Этельрида нагнулась и поцеловала ее.
— Когда человек счастлив, как я, он становится добрым и ему хочется помочь всем и уничтожить все горести на земле. Мне иногда кажется, Зара, милая, что вы не вполне счастливы, как мне бы этого хотелось.
— Этельрида, — поспешно прошептала Зара, — пожалуйста, дорогая, не расспрашивайте меня ни о чем. Мне никто не может помочь, я сама должна выйти из этого испытания. Только мне не хотелось бы, чтобы семья Тристрама и особенно вы, так как он вас очень любит, неправильно судили обо мне.

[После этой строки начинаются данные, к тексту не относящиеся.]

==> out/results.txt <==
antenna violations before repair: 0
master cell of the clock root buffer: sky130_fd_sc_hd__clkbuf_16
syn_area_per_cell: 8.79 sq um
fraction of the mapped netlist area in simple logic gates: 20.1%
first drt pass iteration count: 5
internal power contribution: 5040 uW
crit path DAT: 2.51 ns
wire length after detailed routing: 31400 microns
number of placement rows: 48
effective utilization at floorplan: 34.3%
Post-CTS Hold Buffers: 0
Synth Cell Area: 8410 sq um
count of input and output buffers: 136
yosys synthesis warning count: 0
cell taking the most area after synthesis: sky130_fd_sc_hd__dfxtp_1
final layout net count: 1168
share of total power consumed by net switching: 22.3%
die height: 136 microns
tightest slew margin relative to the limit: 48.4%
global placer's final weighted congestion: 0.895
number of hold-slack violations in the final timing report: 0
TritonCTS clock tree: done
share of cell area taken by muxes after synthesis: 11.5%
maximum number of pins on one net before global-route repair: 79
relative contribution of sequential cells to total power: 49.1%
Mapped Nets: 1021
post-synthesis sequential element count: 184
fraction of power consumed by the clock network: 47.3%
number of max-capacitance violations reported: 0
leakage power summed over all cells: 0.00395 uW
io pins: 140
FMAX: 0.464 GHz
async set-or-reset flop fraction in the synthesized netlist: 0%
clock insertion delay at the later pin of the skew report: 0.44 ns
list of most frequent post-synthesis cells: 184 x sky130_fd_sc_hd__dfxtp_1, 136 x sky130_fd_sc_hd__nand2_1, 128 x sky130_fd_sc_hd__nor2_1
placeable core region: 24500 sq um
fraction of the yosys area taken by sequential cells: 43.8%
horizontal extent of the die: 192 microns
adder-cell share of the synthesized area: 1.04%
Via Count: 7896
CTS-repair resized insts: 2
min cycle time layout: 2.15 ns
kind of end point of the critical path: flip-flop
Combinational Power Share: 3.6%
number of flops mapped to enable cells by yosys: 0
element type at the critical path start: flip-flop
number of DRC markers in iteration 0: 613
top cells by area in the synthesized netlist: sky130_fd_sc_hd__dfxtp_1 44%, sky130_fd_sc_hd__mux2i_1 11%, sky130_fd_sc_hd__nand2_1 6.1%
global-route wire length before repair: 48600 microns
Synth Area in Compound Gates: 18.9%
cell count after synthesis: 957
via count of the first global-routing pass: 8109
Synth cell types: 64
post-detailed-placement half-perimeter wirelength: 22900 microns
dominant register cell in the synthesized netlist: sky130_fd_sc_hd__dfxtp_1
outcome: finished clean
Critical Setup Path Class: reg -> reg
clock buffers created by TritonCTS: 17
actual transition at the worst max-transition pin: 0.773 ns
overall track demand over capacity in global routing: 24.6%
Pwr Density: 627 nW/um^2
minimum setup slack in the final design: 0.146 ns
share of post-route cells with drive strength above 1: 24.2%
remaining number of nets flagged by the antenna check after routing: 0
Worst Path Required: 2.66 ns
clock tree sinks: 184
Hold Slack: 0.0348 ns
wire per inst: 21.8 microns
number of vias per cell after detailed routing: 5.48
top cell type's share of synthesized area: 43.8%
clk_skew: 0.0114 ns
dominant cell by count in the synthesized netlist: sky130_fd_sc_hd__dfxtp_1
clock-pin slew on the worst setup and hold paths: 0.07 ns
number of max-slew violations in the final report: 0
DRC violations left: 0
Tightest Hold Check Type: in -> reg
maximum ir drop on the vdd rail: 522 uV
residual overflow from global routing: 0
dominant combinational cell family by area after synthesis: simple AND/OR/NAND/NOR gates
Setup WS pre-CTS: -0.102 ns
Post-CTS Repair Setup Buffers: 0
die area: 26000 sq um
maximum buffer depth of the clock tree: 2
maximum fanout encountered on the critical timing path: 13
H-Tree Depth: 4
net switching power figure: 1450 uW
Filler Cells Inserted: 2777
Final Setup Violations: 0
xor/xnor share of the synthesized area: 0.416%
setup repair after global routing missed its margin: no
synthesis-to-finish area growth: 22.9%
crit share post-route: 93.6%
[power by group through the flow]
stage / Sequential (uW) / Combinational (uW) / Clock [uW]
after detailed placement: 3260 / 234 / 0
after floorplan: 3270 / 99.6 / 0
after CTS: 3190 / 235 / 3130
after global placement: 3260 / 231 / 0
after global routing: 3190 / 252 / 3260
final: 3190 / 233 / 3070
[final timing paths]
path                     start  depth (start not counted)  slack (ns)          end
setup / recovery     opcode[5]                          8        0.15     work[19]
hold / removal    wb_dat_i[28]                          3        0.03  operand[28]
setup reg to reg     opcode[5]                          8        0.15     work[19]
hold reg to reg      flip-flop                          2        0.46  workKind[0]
<file path="config.mk">
export PLATFORM = sky130hd
export DESIGN_NAME = acmpc_top
export DESIGN_NICKNAME = d
export VERILOG_FILES = /design/src/hw/acmpc_pkg.sv /design/src/hw/acmpc_top.sv
export SDC_FILE = /design/constraint.sdc
export NUM_CORES = 1
export LEC_CHECK = 0
export ABC_AREA = 1
export BUFFER_PORTS_ARGS = -buffer_cell sky130_fd_sc_hd__buf_2
export CAP_MARGIN = 5
export CELL_PAD_IN_SITES_DETAIL_PLACEMENT = 0
export CELL_PAD_IN_SITES_GLOBAL_PLACEMENT = 1
export CORE_AREA = 8 8 111 113
export CTS_CLUSTER_SIZE = 28
export DETAILED_ROUTE_END_ITERATION = 12
export DIE_AREA = 0 0 119 121
export MAX_ROUTING_LAYER = met4
export PLACE_DENSITY = 0.71
export SLEW_MARGIN = 15
export SYNTH_ARGS = -nofsm -noshare
export SYNTH_HDL_FRONTEND = slang
export SYNTH_SLANG_ARGS = --single-unit
</file>
<file path="constraint.sdc">
create_clock -name CLK -period 1.4 [get_ports CLK]
set_input_delay 0 -clock CLK [delete_from_list [all_inputs] [get_ports CLK]]
set_output_delay 0 -clock CLK [all_outputs]
set_load 0.05 [all_outputs]
</file>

Вы, может быть, думаете, что я сделала его несчастным? Если бы вы только знали все! Да, я раньше многого не понимала и совершила большую ошибку, а теперь я готова умереть за него, если нужно, но уже слишком поздно, и нам обоим осталось только играть свою роль…
— Не говорите так, Зара, — сказала встревоженная Этельрида. — Что же могло стать между вами? Ведь Тристрам обожает вас!
— Он любил меня… раньше, — печально ответила Зара, — но теперь уже не любит. Он рад был бы никогда больше меня не видеть… И, пожалуйста, не будем больше говорить об этом: для меня это слишком мучительно.
Этельрида поняла, что настаивать бесполезно, и переменила тему, заговорив о своей собственной свадьбе.
Вскоре гости стали разъезжаться, и так как Маркрут еще хотел остаться, чтобы выкурить сигару с герцогом, а главное, без помехи попрощаться со своей невестой, Тристраму с Зарой пришлось возвращаться домой одним.
Таким образом, настал момент объяснения супругов. Однако не успел Тристрам заговорить, как Зара перебила его:
— Сегодня на лестнице вы бросили мне какой-то гнусный намек, всю низость которого я даже не поняла сначала; предупреждаю вас, что я больше не желаю слышать ничего подобного! — ее голос вдруг прервался, и она страстным, но в то же время жалобным тоном сказала: — Ах, я сегодня так страдаю… ради Бога, не говорите со мной, оставьте меня в покое.
И Тристрам замолчал. Все равно он скоро все это выяснит, и если она просит оставить ее в покое, то лучше так и сделать. Несмотря на его гнев и ревнивые подозрения, Тристрам не мог без боли видеть, как Зара забилась в угол сиденья и смотрела оттуда, как раненая лань.
— Зара, — наконец мягко сказал он, — что за темная тень висит над вами? Может быть, вы бы сказали мне в чем дело…
Но автомобиль уже остановился у их двери, которая немедленно была открыта, и Зара вошла в переднюю и поднялась на лифте, не ответив ни слова. И что в самом деле, она могла бы ответить?..
Положение тем временем становилось невыносимым. Зара поняла, что Тристрам, по-видимому, подозревает существование в ее жизни тайной печали, и решила, что непременно добьется у дяди позволения рассказать ему обо всем. Она вообще терпеть не могла таинственности, теперь же эта таинственность еще ставила ее в ложное положение. Но чистая душой молодая женщина даже помыслить не могла, что ее поведение может казаться подозрительным. Она полагала, что если Тристрам сердится на нее, так это вследствие ревности — ведь мужчины ревнуют даже тогда, когда не любят. А сейчас Зару волновал уже не гнев Тристрама: она нашла у себя на столе телеграмму, в которой Мимо сообщал, что Мирко снова заболел и на этот раз очень серьезно.
Бедняжка провела ночь в тоске и молитве, боясь думать о том, что принесет утро. И вот занялся трагический день.
Зара встала рано; она хотела увидеться с Мимо сразу же после завтрака, но прежде нужно было переговорить с дядей. Она сошла вниз уже в шляпе, надеясь, что Тристрам ее не увидит, так как было еще рано.